The proportion of subjects detected with adenomas, adenomas detected per subject, and the accuracy of predicting polyp histology real time.

RESULTS

A total of 630 subjects were included. The proportion of subjects with adenomas was 38.6% with SD-WL compared with 45.7% with HD-WL and 46.2% with NBI (P = .17 and P = .14, respectively). Adenomas detected per subject were 0.69 with SD-WL compared with 1.12 with HD-WL and 1.13 with NBI (P = .016 and P = .014, respectively). HD-WL and NBI detected more subjects with flat and right-sided adenomas compared with SD-WL (all P values <.005). NBI had a superior sensitivity (90%) and accuracy (82%) to predict adenomas compared with SD-WL and HD-WL (all P values <.005).

LIMITATIONS

Academic medical centers with experienced endoscopists.

CONCLUSIONS

There was no difference in the proportion of subjects with adenomas detected with SD-WL, HD-WL, and NBI. However, HD-WL and NBI detected significantly more adenomas per subject (>60%) compared with SD-WL. NBI had the highest accuracy in predicting adenomas in real time during colonoscopy. (

CLINICAL TRIAL REGISTRATION NUMBER

NCT 00614770.).

摘要

背景

标准白光(SD-WL)结肠镜检查仍然存在腺瘤遗漏和无法准确区分息肉组织学的问题。

目的

比较 SD-WL 与高清白光(HD-WL)和窄带成像(NBI)的腺瘤检出率以及预测息肉组织学的准确性。

设计

多中心、前瞻性、随机、对照试验。

地点

美国的两个学术医疗中心。

患者

接受筛查或监测结肠镜检查的患者。

干预

患者随机接受以下一种方式的结肠镜检查:SD-WL、HD-WL 或 NBI。

主要观察指标

检测到腺瘤的患者比例、每位患者检测到的腺瘤数量以及实时预测息肉组织学的准确性。

结果

共纳入 630 例患者。
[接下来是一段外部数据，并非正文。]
===== src/rtl/count_pkg.sv =====
// Shared definitions for the 8-bit up/down counter family.
package count_pkg;

    localparam int CNT_WIDTH = 8;

    typedef enum logic [1:0] {
        IDLE = 2'd0,
        RUN  = 2'd1,
        DONE = 2'd2
    } cnt_state_t;

endpackage


===== src/rtl/count8_down_if.sv =====
// Control/status bundle of the down-counter; master drives control, slave is the counter.
interface count8_down_if import count_pkg::*; #(
    parameter int WIDTH = CNT_WIDTH
);
    logic             EN;
    logic             load;
    logic [WIDTH-1:0] CNT_In;
    logic             auto;
    logic [WIDTH-1:0] CNT;
    logic             TC;
    logic             busy;
    logic             done;

    modport master (
        output EN, load, CNT_In, auto,
        input  CNT, TC, busy, done
    );

    modport slave (
        input  EN, load, CNT_In, auto,
        output CNT, TC, busy, done
    );
endinterface


===== src/rtl/count8_down.sv =====
// Loadable down-counter/timer: counts a loaded value to zero, pulses TC at the
// terminal step and optionally reloads from the captured reload value.
module count8_down import count_pkg::*; #(
    parameter int WIDTH = CNT_WIDTH
) (
    input  logic         clk,
    input  logic         res,
    count8_down_if.slave bus
);

    localparam logic [1:0] ST_IDLE = IDLE;
    localparam logic [1:0] ST_RUN  = RUN;
    localparam logic [1:0] ST_DONE = DONE;

    logic [WIDTH-1:0] cnt_q, cnt_d;
    logic [WIDTH-1:0] rld_q, rld_d;
    logic [1:0]       state_q, state_d;
    logic             tc_q, tc_d;

    always_comb begin
        cnt_d   = cnt_q;
        rld_d   = rld_q;
        state_d = state_q;
        tc_d    = 1'b0;
        if (bus.load) begin
            cnt_d   = bus.CNT_In;
            rld_d   = bus.CNT_In;
            state_d = (bus.CNT_In != '0) ? ST_RUN : ST_IDLE;
        end else begin
            case (state_q)
                ST_RUN: begin
                    if (bus.EN) begin
                        // Treat <=1 as terminal so an impossible zero in RUN can never wrap.
                        if (cnt_q <= WIDTH'(1)) begin
                            tc_d = 1'b1;
                            if (bus.auto) begin
                                cnt_d = rld_q;
                            end else begin
                                cnt_d   = '0;
                                state_d = ST_DONE;
                            end
                        end else begin
                            cnt_d = cnt_q - WIDTH'(1);
                        end
                    end
                end
                ST_DONE: cnt_d = '0;
                default: ;
            endcase
        end
    end

    always_ff @(posedge clk or negedge res) begin
        if (!res) begin
            cnt_q   <= '0;
            rld_q   <= '0;
            state_q <= ST_IDLE;
            tc_q    <= 1'b0;
        end else begin
            cnt_q   <= cnt_d;
            rld_q   <= rld_d;
            state_q <= state_d;
            tc_q    <= tc_d;
        end
    end

    assign bus.CNT  = cnt_q;
    assign bus.TC   = tc_q;
    assign bus.busy = (state_q == ST_RUN);
    assign bus.done = (state_q == ST_DONE);

endmodule


===== src/flat_wrapper.sv =====
// flat-port wrapper written by rule: the top's interface ports become plain ports
module count8_down_flat import count_pkg::*;
#(
    parameter int WIDTH = CNT_WIDTH
)
  (clk, res, bus_EN, bus_load, bus_CNT_In, bus_auto, bus_CNT, bus_TC, bus_busy, bus_done);
  count8_down_if #(.WIDTH(WIDTH)) bus_i ();
  input  logic clk;
  input  logic res;
  input wire logic [$bits(bus_i.EN)-1:0] bus_EN;
  input wire logic [$bits(bus_i.load)-1:0] bus_load;
  input wire logic [$bits(bus_i.CNT_In)-1:0] bus_CNT_In;
  input wire logic [$bits(bus_i.auto)-1:0] bus_auto;
  output wire logic [$bits(bus_i.CNT)-1:0] bus_CNT;
  output wire logic [$bits(bus_i.TC)-1:0] bus_TC;
  output wire logic [$bits(bus_i.busy)-1:0] bus_busy;
  output wire logic [$bits(bus_i.done)-1:0] bus_done;
  assign bus_i.EN = bus_EN;
  assign bus_i.load = bus_load;
  assign bus_i.CNT_In = bus_CNT_In;
  assign bus_i.auto = bus_auto;
  assign bus_CNT = bus_i.CNT;
  assign bus_TC = bus_i.TC;
  assign bus_busy = bus_i.busy;
  assign bus_done = bus_i.done;
  count8_down #(.WIDTH(WIDTH)) u_core (.clk(clk), .res(res), .bus(bus_i));
endmodule

===== config.mk =====
export PLATFORM = sky130hd
export DESIGN_NAME = count8_down_flat
export DESIGN_NICKNAME = d
export VERILOG_FILES = /design/src/rtl/count_pkg.sv /design/src/rtl/count8_down_if.sv /design/src/rtl/count8_down.sv /design/src/flat_wrapper.sv
export SDC_FILE = /design/constraint.sdc
export NUM_CORES = 1
export LEC_CHECK = 0
export BUFFER_PORTS_ARGS = -buffer_cell sky130_fd_sc_hd__clkbuf_2
export CAP_MARGIN = 40
export CORE_AREA = 2 2 46 48
export CTS_BUF_LIST = sky130_fd_sc_hd__clkbuf_8
export DETAILED_ROUTE_END_ITERATION = 10
export DIE_AREA = 0 0 48 50
export GPL_TIMING_DRIVEN = 0
export PLACE_DENSITY = 0.86
export SYNTH_ARGS = -nofsm -noshare
export SYNTH_HDL_FRONTEND = slang
export SYNTH_SLANG_ARGS = --single-unit
export TNS_END_PERCENT = 50

===== constraint.sdc =====
create_clock -name clk -period 3.7 [get_ports clk]
set_input_delay 0.37 -clock clk [delete_from_list [all_inputs] [get_ports clk]]
set_output_delay 0.37 -clock clk [all_outputs]
set_load 0.02 [all_outputs]

==> reports/qor.yml <==
floorplanning:
  initial_utilization_pct: 57.0
  die_w_um: 48
  core_um2: 1900
  io_pins: 24
  num_rows: 16
  die_h_um: 50
  dieArea_um2: 2400
run:
  drv_cap: 0
timing:
  fin_crit_sh_pct: 52.9
  report.final.slew_viol_count: 0
  hold_viol_final: 0
  setup_ws_ns: 1.74
  min_period_ns: 1.96
  setup_violations: 0
  fin_tns_setup_ns: 0
  slew_headroom_pct: 57.6
  skew_ns: 0.00620
  rsz0062_at_grt: "no"
  clock.fmax_mhz: 511
  tightest_slew_ns: 0.632
clock_tree:
  numCtsBuffers: 3
  clock_latency_ns: 0.26
  post_cts_buffers: 0
  cts_tree: "built"
  root_buffer: "clkbuf_8"
  ctsHoldBuffers: 0
  cts_resized: 0
  clock_sinks: 19
  htreeDepth: 1
  clk_pin_slew_ns: 0.07
  cts_buffer_depth: 2
synth:
  ys_warn_count: 0
  ys_types: 36
  synth_edf_count: 0
  yosysSeqAreaShare_pct: 43.8
  synth_compound_area_share_pct: 20.1
  syn_inst: 105
  synth.area.top_cells: "dfrtp_1, mux2_2, a22oi_1"
  synth_top_area_share_pct: 43.8
  synth_mux_area_share_pct: 10.4
  synth_top_area_cell: "dfrtp_1"
  syn_nets: 120
  synth_flop_cell: "dfrtp_1"
  synth_top_family_by_area: "compound AO/OA/AOI/OAI gates"
  yosys.area_share.adder_pct: 2.31
  yosys_register_bits: 19
  synth_area_per_cell_um2: 10.3
  synth_xor_area_share_pct: 1.61
  synth-async-reset-ratio_pct: 100
  synthSimpleGateAreaFrac_pct: 18.3
  syn_area_um2: 1080
critical_path:
  worstSetupPathType: "flip-flop to flip-flop"
  crit_fanout: 8
  path_buf_inv: 1
  reg2reg_to: "u_core.bus.CNT[5]"
  crit_required_ns: 3.87
  regToRegStartpoint: "u_core.bus.CNT[0]"
  worstSetupStartpointType: "flip-flop"
  cp_slowest_cell: "dfrtp_1"
  critPathMaxStageDelay_ns: 0.48
  crit_path_end_kind: "flip-flop"
  reg2reg_slack_ns: 1.74
  crit_family: "compound AO/OA/AOI/OAI gates"
  cp_cell_sequence: "inv_1 > ha_1 > or2_2 > a2111oi_0 > nor2_1 > a22oi_2"
  arrival_ns: 2.13
  reg2reg_depth: 6
finish:
  nFillCells: 139
  area_delta_synth_final_pct: 17.4
  seq_area_um2: 475
  num_antenna_cells: 0
  final_cells: 158
  multiInputGateArea_um2: 572
  layout.nets: 147
  drive_gt1_share_pct: 32.1
drt:
  routed_wl_um: 2460
  dr.pass1.iters: 4
  drc_errors: 0
  antenna_left: 0
  post_drt_wl_per_cell_um: 15.6
  num_vias: 947
  viasPerCell: 5.99
  drtIter0Drc: 52
run_status:
  status: "complete, no violations"
power_and_ir_drop:
  p_leak_nw: 0.552
  p_per_area_nw_per_um2: 421
  ir_drop_mv: 0.312
global_route:
  gr-total-overflow: 0
  grt_start_max_net_pins: 20
  grt_pass1_wl_um: 3930
  antenna_found_initial: 0
  grt_pass1_vias: 860
  grt_usage_pct: 22.7
worst_hold_path:
  hold_class: "primary input to asynchronous set/reset pin"
placed_design:
  dp.cells: 154
  port_buffers: 22
  pre_cts_slack_ns: 1.80
  dpl.hpwl_um: 1780
  place_congestion: 0.919
[worst max-delay path by stage]
stage | from | end | slack, ns | cells past startpoint
final | u_core.bus.CNT[0] | u_core.bus.CNT[5] | 1.74 | 6
after floorplan | u_core.bus.CNT[0] | u_core.bus.CNT[5] | 1.85 | 6
after detailed placement | u_core.bus.CNT[0] | u_core.bus.CNT[5] | 1.80 | 6
after CTS | u_core.bus.CNT[0] | u_core.bus.CNT[5] | 1.77 | 6
after global placement | u_core.bus.CNT[0] | u_core.bus.CNT[5] | 1.80 | 6
after global routing | u_core.bus.CNT[0] | u_core.bus.CNT[5] | 1.58 | 6
[cell families (layout without fill, tap and decap cells)]
group,count (synthesis),after routing
compound gates,31,31
xor+xnor,2,2
fa+ha+maj,2,2
buf+inv,10,36
flops,19,19
mux,10,10
simple gates,31,31
[where the power goes]
group / internal (mW) / leakage (nW) / switching, mW / total (mW)
Combinational: 0.0603 / 0.295 / 0.0762 / 0.136
Clock: 0.0738 / 0.0269 / 0.0678 / 0.142
Sequential: 0.228 / 0.230 / 0.0300 / 0.258
Total: 0.362 / 0.552 / 0.174 / 0.536
[final cells by class]
class                      count  share of cell area, %
sequential                    19                   37.3
clock inverter                 1                  0.295
tap                           27                   2.65
buffer                         4                   1.18
clock buffer                   3                   3.24
multi-input combinational     76                   44.9
timing repair buffer          22                   8.64
inverter                       6                   1.77
[metal layers]
layer / global-route usage [%] / share of wire (%) / up-vias
li1: - / - / 446
met1: 31.1 / 42 / 450
met4: 5.86 / 1.1 / 0
met2: 35.8 / 50 / 46
met3: 4.40 / 6.9 / 5
met5: 0 / 0 / -
[sequential cells by signal (all words and copies together), names as in the netlist]
register        cells
u_core.bus.CNT      8
u_core.rld_q        8
u_core.bus.TC       1
u_core.state_q      2
[synth_stat cells (3+ instances only)]
cell / count
dfrtp_1: 19
mux2_2: 10
nand2_1: 8
o21ai_0: 7
a21oi_1: 6
inv_1: 6
a22oi_1: 5
clkbuf_1: 4
nor2_1: 4
nor4_1: 3
o31ai_1: 3
[worst reg2reg max path, cell delays in order, from the launching register on]
cell and delay [ns]:
dfrtp_1 0.48, inv_1 0.07, ha_1 0.27, or2_2 0.38, a2111oi_0 0.40, nor2_1 0.10
a22oi_2 0.17
[through the flow]
step | util, % | hold WS [ns] | area [um2] | power, mW
2_1_floorplan | - | 0.0744 | 1080 | 0.351
4_1_cts | 67.0 | 0.0680 | 1270 | 0.536
5_1_grt | 67.0 | 0.0901 | 1270 | 0.566
6_report | 67.0 | 0.0449 | 1270 | 0.536
3_3_place_gp | 64.6 | 0.343 | 1230 | 0.392
3_5_place_dp | 64.6 | 0.343 | 1230 | 0.396
[layout by cell type, fill, tap and decap left out, drive strengths merged, types with 2 or more instances in the layout]
cell	n
or3	2
nor2	4
o21ai	7
o41ai	2
a31oi	2
nand3	2
inv	7
nor4	4
mux2	10
a22oi	6
o31ai	3
clkbuf	29
nand2	8
a21oi	6
dfrtp	19
ha	2
or4	2
nor2b	2
or2	2
(Power assumes the default switching activity.)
SD-WL 组发现腺瘤的患者比例为 38.6%,HD-WL 组为 45.7%,NBI 组为 46.2%(P =.17 和 P =.14)。每位患者检测到的腺瘤数量分别为 0.69 个,1.12 个和 1.13 个(P =.016 和 P =.014)。与 SD-WL 相比,HD-WL 和 NBI 检测到更多的平坦和右侧腺瘤患者(所有 P 值均<.005)。NBI 预测腺瘤的敏感性(90%)和准确性(82%)优于 SD-WL 和 HD-WL(所有 P 值均<.005)。

局限性

在经验丰富的内镜医生所在的学术医疗中心进行。

结论

SD-WL、HD-WL 和 NBI 检测到的腺瘤患者比例没有差异。然而,HD-WL 和 NBI 检测到的每位患者的腺瘤数量明显更多(>60%)。NBI 在结肠镜检查实时预测腺瘤方面具有最高的准确性。(临床试验注册号:NCT 00614770)。